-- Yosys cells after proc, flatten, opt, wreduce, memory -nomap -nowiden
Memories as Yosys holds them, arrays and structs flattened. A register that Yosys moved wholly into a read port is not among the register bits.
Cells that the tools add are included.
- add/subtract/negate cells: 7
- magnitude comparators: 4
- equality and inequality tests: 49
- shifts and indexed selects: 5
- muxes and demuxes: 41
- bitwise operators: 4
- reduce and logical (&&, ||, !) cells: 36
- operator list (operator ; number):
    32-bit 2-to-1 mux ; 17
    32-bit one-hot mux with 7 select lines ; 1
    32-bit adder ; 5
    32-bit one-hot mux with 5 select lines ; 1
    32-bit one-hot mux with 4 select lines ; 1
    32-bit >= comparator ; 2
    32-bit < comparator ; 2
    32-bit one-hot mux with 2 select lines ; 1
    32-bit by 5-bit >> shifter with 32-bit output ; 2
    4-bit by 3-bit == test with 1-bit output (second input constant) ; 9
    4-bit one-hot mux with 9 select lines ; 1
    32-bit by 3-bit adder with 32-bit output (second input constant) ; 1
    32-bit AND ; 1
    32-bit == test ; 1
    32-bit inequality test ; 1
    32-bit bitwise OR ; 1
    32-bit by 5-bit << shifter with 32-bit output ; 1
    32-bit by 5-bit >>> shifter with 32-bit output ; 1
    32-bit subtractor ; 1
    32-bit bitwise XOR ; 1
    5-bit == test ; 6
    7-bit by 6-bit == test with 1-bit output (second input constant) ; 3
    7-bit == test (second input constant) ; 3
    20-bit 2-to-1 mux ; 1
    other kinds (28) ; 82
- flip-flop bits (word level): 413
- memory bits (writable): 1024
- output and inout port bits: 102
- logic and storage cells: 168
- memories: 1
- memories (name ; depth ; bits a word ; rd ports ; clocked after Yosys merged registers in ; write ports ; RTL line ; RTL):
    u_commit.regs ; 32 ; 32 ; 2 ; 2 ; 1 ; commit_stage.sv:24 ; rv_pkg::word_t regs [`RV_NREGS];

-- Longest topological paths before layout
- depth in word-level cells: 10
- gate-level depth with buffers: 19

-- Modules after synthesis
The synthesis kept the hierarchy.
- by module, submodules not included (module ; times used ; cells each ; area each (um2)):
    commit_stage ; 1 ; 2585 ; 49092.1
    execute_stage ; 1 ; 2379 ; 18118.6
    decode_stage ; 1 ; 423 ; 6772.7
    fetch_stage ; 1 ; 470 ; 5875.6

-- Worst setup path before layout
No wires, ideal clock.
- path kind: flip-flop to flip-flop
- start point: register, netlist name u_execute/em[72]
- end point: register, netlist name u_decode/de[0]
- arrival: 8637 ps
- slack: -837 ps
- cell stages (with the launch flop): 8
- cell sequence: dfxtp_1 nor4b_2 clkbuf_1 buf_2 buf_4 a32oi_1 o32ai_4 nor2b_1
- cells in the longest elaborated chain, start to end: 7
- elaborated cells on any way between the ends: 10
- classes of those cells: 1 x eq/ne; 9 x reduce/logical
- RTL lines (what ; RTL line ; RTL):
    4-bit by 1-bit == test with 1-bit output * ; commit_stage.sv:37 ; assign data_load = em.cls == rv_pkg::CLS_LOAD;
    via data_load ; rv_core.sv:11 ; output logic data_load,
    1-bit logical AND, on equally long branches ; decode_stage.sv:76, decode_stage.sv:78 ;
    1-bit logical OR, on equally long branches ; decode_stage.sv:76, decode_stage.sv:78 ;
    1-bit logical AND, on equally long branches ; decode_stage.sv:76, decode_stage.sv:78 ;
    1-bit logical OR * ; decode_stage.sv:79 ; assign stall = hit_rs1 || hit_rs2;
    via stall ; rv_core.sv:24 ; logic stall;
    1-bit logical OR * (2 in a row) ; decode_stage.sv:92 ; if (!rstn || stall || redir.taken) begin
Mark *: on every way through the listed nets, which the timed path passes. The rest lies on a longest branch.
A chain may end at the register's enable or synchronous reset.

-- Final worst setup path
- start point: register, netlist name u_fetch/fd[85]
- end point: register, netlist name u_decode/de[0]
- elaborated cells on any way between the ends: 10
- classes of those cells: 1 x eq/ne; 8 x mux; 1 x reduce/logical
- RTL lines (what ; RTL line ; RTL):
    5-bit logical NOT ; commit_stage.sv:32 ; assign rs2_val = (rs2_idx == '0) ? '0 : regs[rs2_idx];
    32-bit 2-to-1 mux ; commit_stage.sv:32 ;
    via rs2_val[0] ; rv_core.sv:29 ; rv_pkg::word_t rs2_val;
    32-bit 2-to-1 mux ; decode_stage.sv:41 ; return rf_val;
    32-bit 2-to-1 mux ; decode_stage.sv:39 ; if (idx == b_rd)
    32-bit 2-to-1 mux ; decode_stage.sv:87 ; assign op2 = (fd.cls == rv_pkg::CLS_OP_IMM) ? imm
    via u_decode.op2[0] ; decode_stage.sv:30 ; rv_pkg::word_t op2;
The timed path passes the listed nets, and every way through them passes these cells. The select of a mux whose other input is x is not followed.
..............................
What you will do =
Copy the stretch of the records above that runs from the line with "No wires, ideal clock." through the line with "- cell sequence: dfxtp_1". Both end lines belong in the copy, and nothing else does.

Output for this task =
No wires, ideal clock.
- path kind: flip-flop to flip-flop
- start point: register, netlist name u_execute/em[72]
- end point: register, netlist name u_decode/de[0]
- arrival: 8637 ps
- slack: -837 ps
- cell stages (with the launch flop): 8
- cell sequence: dfxtp_1 nor4b_2 clkbuf_1 buf_2 buf_4 a32oi_1 o32ai_4 nor2b_1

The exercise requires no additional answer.